Google probem: Gutierrez, Thomas D. Gutierrez, Tom Gutierrez, T. Gutierrez, T.D. Gutierrez, T. Dominic Gutierrez, Thomas Dominic Gutierrez, Tom Dominic Gutierrez<

Google Probem Writeup

Physics Today Ad for a Job at Google ("the Google FAX problem")

August 27, 2004; posted here 110805

Solution by T.D. Gutierrez.

I never did apply for this job, but had fun doing the problem over a weekend back in August of 2004. Ironically, I solved the problem in a few hours but spent the rest of the time hunting down a bug which turned out to be spelling error in my word-to-number lookup table! Ouch. Silly, silly me. Anyway, I'm only now (Nov 2005) getting around to posting my solution.
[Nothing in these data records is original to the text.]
`src/sv/mmm_pkg.sv`:
```
`timescale 1ns / 1ps
// ---------------------------------------------------------------------------
// mmm_pkg: shared types and codes of the mesh matrix multiplier
// Item and result payload structs, operation codes and register indexes.
// ---------------------------------------------------------------------------
package mmm_pkg;

  // Operation codes carried by an input item.
  localparam logic [1:0] OP_LOAD_A   = 2'd0;
  localparam logic [1:0] OP_LOAD_B   = 2'd1;
  localparam logic [1:0] OP_RUN      = 2'd2;
  localparam logic [1:0] OP_RESERVED = 2'd3;

  // Configuration register indexes (word address bits [3:2]).
  localparam logic [1:0] REG_ROWS  = 2'd0;
  localparam logic [1:0] REG_COLS  = 2'd1;
  localparam logic [1:0] REG_INNER = 2'd2;

  typedef struct packed {
    logic [1:0]         operation;
    logic [3:0]         row_index;
    logic [3:0]         col_index;
    logic signed [31:0] value;
  } item_t;

  typedef struct packed {
    logic [2:0]         out_row;
    logic [2:0]         out_col;
    logic signed [31:0] product_sum;
    logic               last;
  } result_t;

  // Per-row control shared by every cell of one mesh row.
  typedef struct packed {
    logic clr;
    logic shift;
  } cell_ctrl_t;

endpackage

```
`src/sv/mmm_cell.sv`:
```
`timescale 1ns / 1ps
// ---------------------------------------------------------------------------
// mmm_cell: multiply-accumulate cell of the mesh
// Passes A right and B down, multiplies, accumulates, and shifts its sum
// left when the row is being drained.
// ---------------------------------------------------------------------------
module mmm_cell
  import mmm_pkg::*;
(
  input  logic        clk,
  input  logic        rst,
  input  cell_ctrl_t  ctrl,
  input  logic [31:0] a_in,
  input  logic        a_in_v,
  input  logic [31:0] b_in,
  input  logic [31:0] sum_in,
  output logic [31:0] a_out,
  output logic        a_out_v,
  output logic [31:0] b_out,
  output logic [31:0] sum
);

  logic [31:0] prod;
  logic        prod_v;
  logic [63:0] full_prod;

  assign full_prod = 64'(a_in) * 64'(b_in);

  // Operand forwarding and product register.
  always_ff @(posedge clk) begin
    a_out <= a_in;
    b_out <= b_in;
    prod  <= full_prod[31:0];
  end

  always_ff @(posedge clk) begin
    if (rst) begin
      a_out_v <= 1'b0;
      prod_v  <= 1'b0;
    end else begin
      a_out_v <= a_in_v;
      prod_v  <= a_in_v;
    end
  end

  // Accumulator: cleared at run start, shifted left while draining.
  always_ff @(posedge clk) begin
    if (ctrl.clr) begin
      sum <= '0;
    end else if (ctrl.shift) begin
      sum <= sum_in;
    end else if (prod_v) begin
      sum <= sum + prod;
    end
  end

endmodule

```
===== src/stt_pkg.sv =====
// ----------------------------------------------------------------------------
// Source text tokenizer package
// Token kinds, the token and event records, and the sizes shared by the
// scanner, the event queue, the result stage and the checker.
// ----------------------------------------------------------------------------
package stt_pkg;

   // Width of the internal byte offset counter; it saturates at its top value.
   localparam int OFFSET_WIDTH = 24;

   // Widths of the reported fields.
   localparam int POS_W  = 16;
   localparam int OUT_W  = 24;
   localparam int KIND_W = 4;
   localparam int CHAR_W = 8;

   // Depth of the event queue between scanner and result stage.
   localparam int QUEUE_DEPTH = 4;
   localparam int QPTR_W      = (QUEUE_DEPTH > 1) ? $clog2(QUEUE_DEPTH) : 1;
   localparam int QCNT_W      = $clog2(QUEUE_DEPTH + 1);

   // Token kinds.
   localparam logic [KIND_W-1:0] KIND_END       = 4'd0;
   localparam logic [KIND_W-1:0] KIND_KEYWORD   = 4'd1;
   localparam logic [KIND_W-1:0] KIND_IDENT     = 4'd2;
   localparam logic [KIND_W-1:0] KIND_INTEGER   = 4'd3;
   localparam logic [KIND_W-1:0] KIND_STRING    = 4'd4;
   localparam logic [KIND_W-1:0] KIND_OPERATOR  = 4'd5;
   localparam logic [KIND_W-1:0] KIND_PUNCT     = 4'd6;
   localparam logic [KIND_W-1:0] KIND_UNTERM    = 4'd7;
   localparam logic [KIND_W-1:0] KIND_UNKNOWN   = 4'd8;

   // One finished token.
   typedef struct packed {
      logic [KIND_W-1:0] kind;
      logic [POS_W-1:0]  line;
      logic [POS_W-1:0]  column;
      logic [OUT_W-1:0]  offset;
      logic [OUT_W-1:0]  length;
      logic [CHAR_W-1:0] chr;
   } token_type;

   // All tokens caused by one request byte: one, or two when two is set.
   typedef struct packed {
      logic      two;
      token_type first;
      token_type second;
   } event_type;

   // Brings an internal offset to the reported width.
   function automatic logic [OUT_W-1:0] to_out(input logic [OFFSET_WIDTH-1:0] v);
      logic [63:0] wide;
      wide = 64'(v);
      return wide[OUT_W-1:0];
   endfunction

endpackage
There are certainly better solutions out there. I like my solution (I keep calling it "my" solution, but it is clearly just "a" solution) for a few reasons discussed below. If it doesn't make sense to you then I'm sure there are other variations out there that do. Just Google it (which is probably how you found this page in the first place)!

For example, a really great writup by Patrick Mock (that independently used a similar method as me, but doesn't involve lots of personal ranting and asides like I'm doing now) can be found here. Also, some nice clean code by Samuel Santiago (is it python?? Sorry, I'm still living in the 90's, man) outlining and solving the problem can be found here.

Helpful code

A Mathematica notebook to do the calculation is provided below. Details of how to use it are poorly noted in the notebook as comments. I used Mathematica, but in no way do I believe this was the best code forum for this project. It was the first thing I grabbed and I just ran with it.

Be warned of a couple things. There are spoilers in the comments of the notebook. My answer is at the bottom of this page and in the header of the notebook.
Also, while I think my core solution is "reasonably" elegant, my code is not. The notebook is not well written and makes the problem look more complex than it really is. The notebook doesn't really explain how to use itself (when you see the damn thing, you'll see why I am a physicist and could never be a programmer at Google!), but if you know Mathematica, you can probably muddle your way through it and get it to work. There are some fun plots of some of the functions at the bottom of the html version. But the html conversion truncated at a fixed tab, so a bunch of information is missing. Crap. The text output version seems to show promise initially, but then starts adding lots of spacing commands, making the output unreadable. Good luck trying to sort it all out. Sorry about the mess. Look for my summary at the bottom of the page.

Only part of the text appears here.